By Andrew Karamagi email@example.com
In my estimation, a major part of our crisis today is the result of moral cowardice.
Examples are legion: professors have abandoned scholarship and rented their brains to the service of intellectual dishonesty;
Clerics and faith leaders have abandoned a most sacred oath of being the voice of the voiceless and instead become masseuses of repression;
Cultural leaders have settled for material comforts, and are blinded by the empty trappings of royalty thereby forgetting their subjects in whose interests they ought to reign over their respective territories.
Exceptions to this general trend prove the rule.
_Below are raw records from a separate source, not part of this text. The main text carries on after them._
This is an optimization exercise on Yosys and OpenROAD, whose aim is small area and a short achievable clock period, not a production implementation.
Where RTL was checked, it was by simulation tests only, not by an equivalence proof against the original.
Power and IR drop assume default switching activity.

main:
// param_stack
module param_stack #(
  parameter int DATA_W = stack_pkg::DATA_W_DEF,
  parameter int DEPTH  = stack_pkg::DEPTH_DEF,
  parameter int PTR_W  = 8
) (
  input  logic              clk,
  input  logic              rst,
  input  logic              push,
  input  logic              pop,
  input  logic              tos,
  input  logic              clr_err,
  input  logic [DATA_W-1:0] d_in,
  output logic [DATA_W-1:0] d_out,
  output logic              d_out_vld,
  output logic [PTR_W:0]    count,
  output logic              empty,
  output logic              full,
  output logic              overflow,
  output logic              underflow
);
Settings: LEC_CHECK=0, CAP_MARGIN=20, CORE_MARGIN=2, CORE_UTILIZATION=70, CTS_CLUSTER_DIAMETER=100, CTS_CLUSTER_SIZE=25, SETUP_SLACK_MARGIN=2.35, SLEW_MARGIN=20; clock period 4.5 ns.
run.sh (not shown) runs the stock make flow with config.mk's settings and CLKGATE_MAP_FILE= SYNTH_SCRIPT=/design/flow/synth_recipe.tcl, a recipe that flattens the netlist after the stock synthesis.
For the feature branch, these inputs were changed with respect to main:
--- a/flow/config.mk
+++ b/flow/config.mk
@@ -10,5 +10,3 @@
 export CORE_UTILIZATION = 70
-export CTS_CLUSTER_DIAMETER = 100
-export CTS_CLUSTER_SIZE = 25
-export SETUP_SLACK_MARGIN = 2.35
+export SETUP_SLACK_MARGIN = 2.3
 export SLEW_MARGIN = 20
Notes after the runs:
- The feature branch reached the final stage; the timing, DRC and antenna checks on its layout passed.
- The clock distribution power of the feature branch exceeds that of main by 71%.
- Comparing the feature branch and main, filler cell count is higher on main.
- The run showing the greater total power is the feature branch.
- The clock period minus worst slack reported for the feature branch is greater than that of main by 0.018 ns.
- As far as number of enable-type register cells in the synthesized netlist goes, the feature branch and main are indistinguishable; the numbers are identical.
- Changes observed in the feature branch relative to main: number of buffers added by the clock tree synthesis step rose by 89; per-cell routed wire length up 3.7 µm; layout multi-input combinational cell count dropped 7; count of placed standard cells in the final layout, fillers left out has increased.
Function was not checked in any run of this note: the RTL went through the layout flow alone.

red:
Another version of the RTL of param_stack (not shown whole).
For scale: ~2300 flip-flops, ~36 I/O pins.
Settings: LEC_CHECK=0, CAP_MARGIN=20, CORE_MARGIN=2, CORE_UTILIZATION=70, CTS_CLUSTER_DIAMETER=50, CTS_CLUSTER_SIZE=30, SETUP_SLACK_MARGIN=2.35, SLEW_MARGIN=20; clock period 4.5 ns.
red has completed all stages; timing, DRC and antenna checks passed.
diff inputs: red => blue
- CTS_CLUSTER_SIZE now 25, was 30
- CTS_CLUSTER_DIAMETER now 100, was 50
- TNS_END_PERCENT now 5, previously not set
Results
red → blue: worst clock skew up 0.017 ns, wire length went down by about 4.6%, share of layout cells above drive strength 1 lost 3.9 points, power fell 4.0 mW.
From red to blue, sequential cell count did not move at all.
Final critical-path required period in blue is 0.080 ns above red.
In blue, the critical path required time came out 1.44 ns above the value in red.
xnor2_2 as the slowest stage cell on the critical path was reported by blue, and dfxtp_4 by red.
red ended up with cnt_q[2] as its critical path launch point; blue ended up with ph_q[1].
The critical path depth in blue was higher than what red gave.
Changes observed in blue relative to red: final area now sits lower, sequential share of the synthesized area neither gained nor lost much, final worst slack -0.080 ns.
For green, these inputs were changed with respect to blue:
- TNS_END_PERCENT removed (was 5)
- ABC_AREA newly set to 1
Results
- As of green, number of clock buffer instances in the layout had fallen slightly compared to blue.
- green vs. blue: part of the cycle the worst path needs went down; clock network area share ~0 delta; post-route cell area neither gained nor lost much; standard cell area after detailed placement comparable.
- The worst setup path endpoint comes out hi_q[0] in one run and count[1] in the other, namely in blue and green respectively.
- Worst setup slack before clock tree synthesis: green vs blue up 0.19 ns
- Of the two values seen for critical path's slowest cell, xnor2_2 was produced by blue and dfxtp_4 by green.
- green against blue: cell-internal power picked up an extra about 3.5%, part of the total power dissipated in sequential elements went up 0.3 points.
- | first-iteration DRC count | green vs blue | about 33% higher |
Input changes introduced in orange (baseline for comparison: green):
- a deleted ABC_AREA that had been 1
- a change of CORE_UTILIZATION from 70 to 80
### Flow results
- orange did not finish: a tool error stopped it during clock tree synthesis (4_1_cts).
- Post-synthesis share of cell area spent on and, or, nand and nor gates: lower on orange
- Adder and majority cell fraction of the synthesized area: orange vs green, no meaningful difference
- Compare green and orange | worst setup slack before clock tree synthesis lower: orange
- For setup fix buffers added after clock tree synthesis, dividing the value from green by the value from orange gives 0.63.

Another version of the RTL of param_stack (not shown whole).
Size in the first run: roughly 4,800 cells after synthesis, roughly 2,200 flip-flops, ~36 I/O pins, roughly 58,000 um^2 of cells after synthesis.
Settings: LEC_CHECK=0, ABC_AREA=1, CAP_MARGIN=20, CORE_MARGIN=2, CORE_UTILIZATION=70, CTS_CLUSTER_DIAMETER=100, CTS_CLUSTER_SIZE=25, SETUP_SLACK_MARGIN=2.4, SLEW_MARGIN=20; clock period 4.5 ns.
The baseline finished with timing, DRC and antenna clean.
Edit:
CTS_CLUSTER_DIAMETER = 60   (was 100)
CTS_CLUSTER_SIZE = 35   (was 25)
SETUP_SLACK_MARGIN = 2.35   (was 2.4)
Result:
- cell area came out higher by 0.31%
- non-clock buffer count came out lower by 35
- core utilization came out higher by 0.24 points
- hold slack improves by 0.019 ns
- clock skew came out lower by 0.022 ns
- setup slack improves by 0.0057 ns
- fmax stays flat
- wire length came out lower by 2.9%
- via count came out lower by 1.2%
- clock power came out higher by about 10%

== lane 3 ==
The RTL this note starts from:
==> flow/design.v <==
package stack_pkg;
  localparam int DATA_W_DEF = 8;
  localparam int DEPTH_DEF  = 256;
endpackage
module stack_ram (
  input  logic       clk,
  input  logic [1:0] wb_en_i,
  input  logic [3:0] row0_i,
  input  logic [3:0] row1_i,
  input  logic [7:0] wb_data0_i,
  input  logic [7:0] wb_data1_i,
  output logic [7:0] rd_data0_o,
  output logic [7:0] rd_data1_o
);
  logic [31:0][7:0][7:0] ring_q;
  logic [15:0][7:0]      tail0, tail1;
  always_ff @(posedge clk) begin
    for (int g = 0; g < 32; g++) begin
      if (g % 2 == 0) begin
        if (wb_en_i[0] && row0_i == 4'(g / 2)) ring_q[g][0] <= wb_data0_i;
        else                                   ring_q[g][0] <= ring_q[g][7];
      end else begin
        if (wb_en_i[1] && row1_i == 4'(g / 2)) ring_q[g][0] <= wb_data1_i;
        else                                   ring_q[g][0] <= ring_q[g][7];
      end
      for (int j = 1; j < 8; j++) ring_q[g][j] <= ring_q[g][j-1];
    end
  end
  always_comb begin
    for (int h = 0; h < 16; h++) begin
      tail0[h] = ring_q[2*h][7];
      tail1[h] = ring_q[2*h+1][7];
    end
  end
  assign rd_data0_o = tail0[row0_i];
  assign rd_data1_o = tail1[row1_i];
endmodule
module param_stack #(
  parameter int DATA_W = stack_pkg::DATA_W_DEF,
  parameter int DEPTH  = stack_pkg::DEPTH_DEF,
  parameter int PTR_W  = 8
) (
  input  logic              clk,
  input  logic              rst,
  input  logic              push,
  input  logic              pop,
  input  logic              tos,
  input  logic              clr_err,
  input  logic [DATA_W-1:0] d_in,
  output logic [DATA_W-1:0] d_out,
  output logic              d_out_vld,
  output logic [PTR_W:0]    count,
  output logic              empty,
  output logic              full,
  output logic              overflow,
  output logic              underflow
);
  logic [8:0]       cnt_q;
  logic             empty_q, full_q;
  logic [7:0]       dout_q;
  logic             vld_q, ovf_q, unf_q;
  logic [15:0][7:0] cache_q;
  logic [15:0]      sv_q;       
  logic [15:0]      sd_q;       
  logic [2:0]       ph_q;       
  logic [1:0]       wbg_q;      
  logic [1:0]       ldg_q;      
  logic [1:0][3:0]  hi_q;       
  logic [1:0][7:0]  wb_data;
  logic [7:0]       rd_data0, rd_data1;
  logic       inc, dec, repl, rd;
  logic [3:0]       sa;
  logic [15:0]      oh_a, oh_b;    
  logic [15:0][7:0] cache_top;     
  assign sa = cnt_q[3:0];
  always_comb begin
    for (int s = 0; s < 16; s++) begin
      oh_a[s]      = (sa == 4'(s));
      oh_b[s]      = (sa == 4'(s + 1));
      cache_top[s] = cache_q[(s + 15) % 16];
    end
  end
  assign inc  = push && !full_q && (!pop || empty_q);
  assign dec  = pop && !push && !empty_q;
  assign repl = push && pop && !empty_q;
  assign rd   = !empty_q && (pop || (tos && !push));
  logic [2:0] ph_n;
  assign ph_n = ph_q + 3'd1;
  logic [1:0][3:0] hi_d;
  logic [1:0]      evt_d;
  always_comb begin
    for (int p = 0; p < 2; p++) begin
      logic [3:0] s;
      s = {p[0], ph_n};
      hi_d[p]  = (s < cnt_q[3:0]) ? cnt_q[7:4] : cnt_q[7:4] - 4'd1;
      evt_d[p] = (inc && oh_a[s]) || ((dec || repl) && oh_b[s]);
    end
  end
  logic [1:0] wb_go, ld_go, wbg_d, ldg_d;
  always_comb begin
    for (int p = 0; p < 2; p++) begin
      wbg_d[p] = sd_q[{p[0], ph_n}] && !evt_d[p];
      ldg_d[p] = !sv_q[{p[0], ph_n}] && !evt_d[p];
    end
  end
  assign wb_go = wbg_q;
  assign ld_go = ldg_q;
  always_comb begin
    for (int p = 0; p < 2; p++) wb_data[p] = cache_q[{p[0], ph_q}];
  end
  always_ff @(posedge clk) hi_q <= hi_d;
  always_ff @(posedge clk) begin
    if (rst) begin
      cnt_q   <= '0;
      empty_q <= 1'b1;
      full_q  <= 1'b0;
      dout_q  <= '0;
      vld_q   <= 1'b0;
      ovf_q   <= 1'b0;
      unf_q   <= 1'b0;
      sv_q    <= '1;
      sd_q    <= '0;
      ph_q    <= '0;
      wbg_q   <= '0;
      ldg_q   <= '0;
    end else begin
      ph_q    <= ph_n;
      wbg_q   <= wbg_d;
      ldg_q   <= ldg_d;
      if (inc) begin
        cnt_q   <= cnt_q + 9'd1;
        empty_q <= 1'b0;
        full_q  <= (cnt_q == 9'd255);
      end else if (dec) begin
        cnt_q   <= cnt_q - 9'd1;
        empty_q <= (cnt_q == 9'd1);
        full_q  <= 1'b0;
      end
      vld_q <= rd;
      if (rd) dout_q <= cache_top[sa];
      ovf_q <= (ovf_q && !clr_err) || (push && !pop && full_q);
      unf_q <= (unf_q && !clr_err) || (empty_q && (pop || (tos && !push)));
      for (int s = 0; s < 16; s++) begin
        if ((inc && oh_a[s]) || (repl && oh_b[s])) begin
          cache_q[s] <= d_in;
          sv_q[s]    <= 1'b1;
          sd_q[s]    <= 1'b1;
        end else if (dec && oh_b[s]) begin
          sv_q[s] <= (cnt_q <= 9'd16);
          sd_q[s] <= 1'b0;
        end else begin
          if (ph_q == 3'(s % 8) && ld_go[s / 8]) begin
            cache_q[s] <= (s < 8) ? rd_data0 : rd_data1;
            sv_q[s]    <= 1'b1;
          end
          if (ph_q == 3'(s % 8) && wb_go[s / 8]) sd_q[s] <= 1'b0;
        end
      end
    end
  end
  stack_ram u_ram (
    .clk        (clk),
    .wb_en_i    (wb_go),
    .row0_i     (hi_q[0]),
    .row1_i     (hi_q[1]),
    .wb_data0_i (wb_data[0]),
    .wb_data1_i (wb_data[1]),
    .rd_data0_o (rd_data0),
    .rd_data1_o (rd_data1)
  );
  assign count     = cnt_q;
  assign empty     = empty_q;
  assign full      = full_q;
  assign d_out     = dout_q;
  assign d_out_vld = vld_q;
  assign overflow  = ovf_q;
  assign underflow = unf_q;
endmodule
clock: 4.5 ns
lec_check: 0
abc_area: 1
cap_margin: 20
core_margin: 2
core_utilization: 70
cts_cluster_diameter: 100
cts_cluster_size: 25
setup_slack_margin: 2.35
slew_margin: 20
tns_end_percent: 5
Lane 3 has completed all stages; timing, DRC and antenna checks passed.
The inputs of lane 5 differ from those of lane 3 as listed below.
Settings: swapping 100 for 60 in CTS_CLUSTER_DIAMETER; clearing TNS_END_PERCENT, which used to be 5.
==> summary.txt <==
- Core utilization: lane 5 higher than lane 3
- Clock power grows by more than 10% when moving from lane 3 to lane 5.
- The endpoint of the most critical setup path comes out cnt_q[8] in one run and u_ram.ring_q[67] in the other, namely in lane 5 and lane 3 respectively.
- Compared to lane 3, lane 5 has clock skew 0.0099 ns lower.
- Compared to lane 3, the router laid down less metal wire for lane 5.

port drivers added, routing unchanged:
How much do the figures lean on ideal ports? The routed layouts below were timed once more, with nothing changed but the port constraints.
Step 1, drivers: a clkbuf_16 drives clk and a buf_2 each remaining input, both assumed.
Step 2 adds t to the input delays and takes it off the output delays; t is the mean of the earliest and latest rising clock arrival at the registers after step 1. Input paths then give back, and output paths get back, about the clock's delay inside the block.
Slacks: ideal ports / drivers / drivers and shift; pairs: ideal ports / drivers.
run	shift t [ns]	setup slack, ns	hold slack, ns	latest minus earliest clock arrival (ns)	slew at the worst register clock pin (ns)
main	0.745	2.238 / 2.202 / 1.603	0.291 / 0.291 / 0.291	0.072 / 0.072	0.11 / 0.11
the feature branch	0.856	2.220 / 2.171 / 1.468	0.298 / 0.298 / 0.298	0.066 / 0.066	0.11 / 0.11
red	0.812	2.284 / 2.215 / 1.633	0.307 / 0.307 / 0.307	0.059 / 0.059	0.11 / 0.11
blue	0.751	2.204 / 2.183 / 1.701	0.285 / 0.285 / 0.285	0.066 / 0.066	0.11 / 0.11
green	0.749	2.263 / 2.195 / 1.685	0.306 / 0.306 / 0.306	0.044 / 0.044	0.11 / 0.11
the first run of note 3	0.746	2.270 / 2.202 / 1.571	0.290 / 0.290 / 0.290	0.057 / 0.058	0.11 / 0.11
the second run of note 3	0.762	2.276 / 2.243 / 1.635	0.310 / 0.310 / 0.310	0.037 / 0.037	0.12 / 0.12
lane 3	0.756	2.199 / 2.172 / 1.513	0.270 / 0.270 / 0.270	0.073 / 0.072	0.11 / 0.11
lane 5	0.760	2.290 / 2.249 / 1.630	0.277 / 0.277 / 0.277	0.064 / 0.064	0.10 / 0.10
After both steps every run listed still meets setup and hold. The setup slack of the feature branch, which loses most, moves by -0.049 ns with the drivers and by -0.752 ns with both steps.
Summarily, we are a society without guardians. The shadow of one man and his ruling cabal looms large over the country’s individual and collective conscience, courage and alternative leadership. Seemingly fearless people who intimidate others while driving on the road, abusive partners who terrorize their families and dependants everyday, the people who run torture chambers and bullies at the workplace all shrink into oblivion at the slightest mention or thought regarding the political question that every Ugandan must, one way or another, contend with sooner rather than later.
This scourge of moral cowardice is alive even in our country’s supposed temples of justice. In fact, this was the theme of the venerable Prof Joe Oloka-Onyango’s inaugural lecture titled “Ghosts and the Law”, the best exposition I have read regarding the Political Question Doctrine in Uganda’s Judiciary.
In a shameless admission of professional ineptitude and a glaring exhibition of a lack of institutional independence, a man who qualifies to be a Judge of the High Court, holds a constitutionally-established office, is guarded by a platoon of armed counterterrorism officers and is fed, clothed and housed by the Ugandan taxpayer laid bare what many Ugandans know or have suspected, that is to say, the Office of the Director of Public Prosecutions is enkoni (a cattle herder’s grazing stick) in the hands of Gen Yoweri Museveni which he uses to persecute political opponents while at the same time letting off those who should feel the full weight of the law.
While communicating the time-honoured criminal law concept that operates against double jeopardy to the judges of the military court, he concluded the letter by literally pleading with the military court to “…please consider letting Hon Ssentamu face trial in the High Court rather than the Court Martial.”
His name is Mike Chibita.
The office he holds is vested with sufficient power and authority and even insulates the holder by stating under Clauses 5 and 6 that:
“(5) In exercising his or her powers under this article, the Director of Public Prosecutions shall have regard to the public interest, the interest of the administration of justice and the need to prevent abuse of legal process.
(6) In the exercise of the functions conferred on him or her by this article, the Director of Public Prosecutions shall not be subject to the direction or control of any person or authority.”
Yet we have seen the whole DPP pleading to be allowed to exercise his powers! Are we living in a Taliban-controlled territory where the principles of natural justice are mere suggestions that may be adhered to and/or ignored at will?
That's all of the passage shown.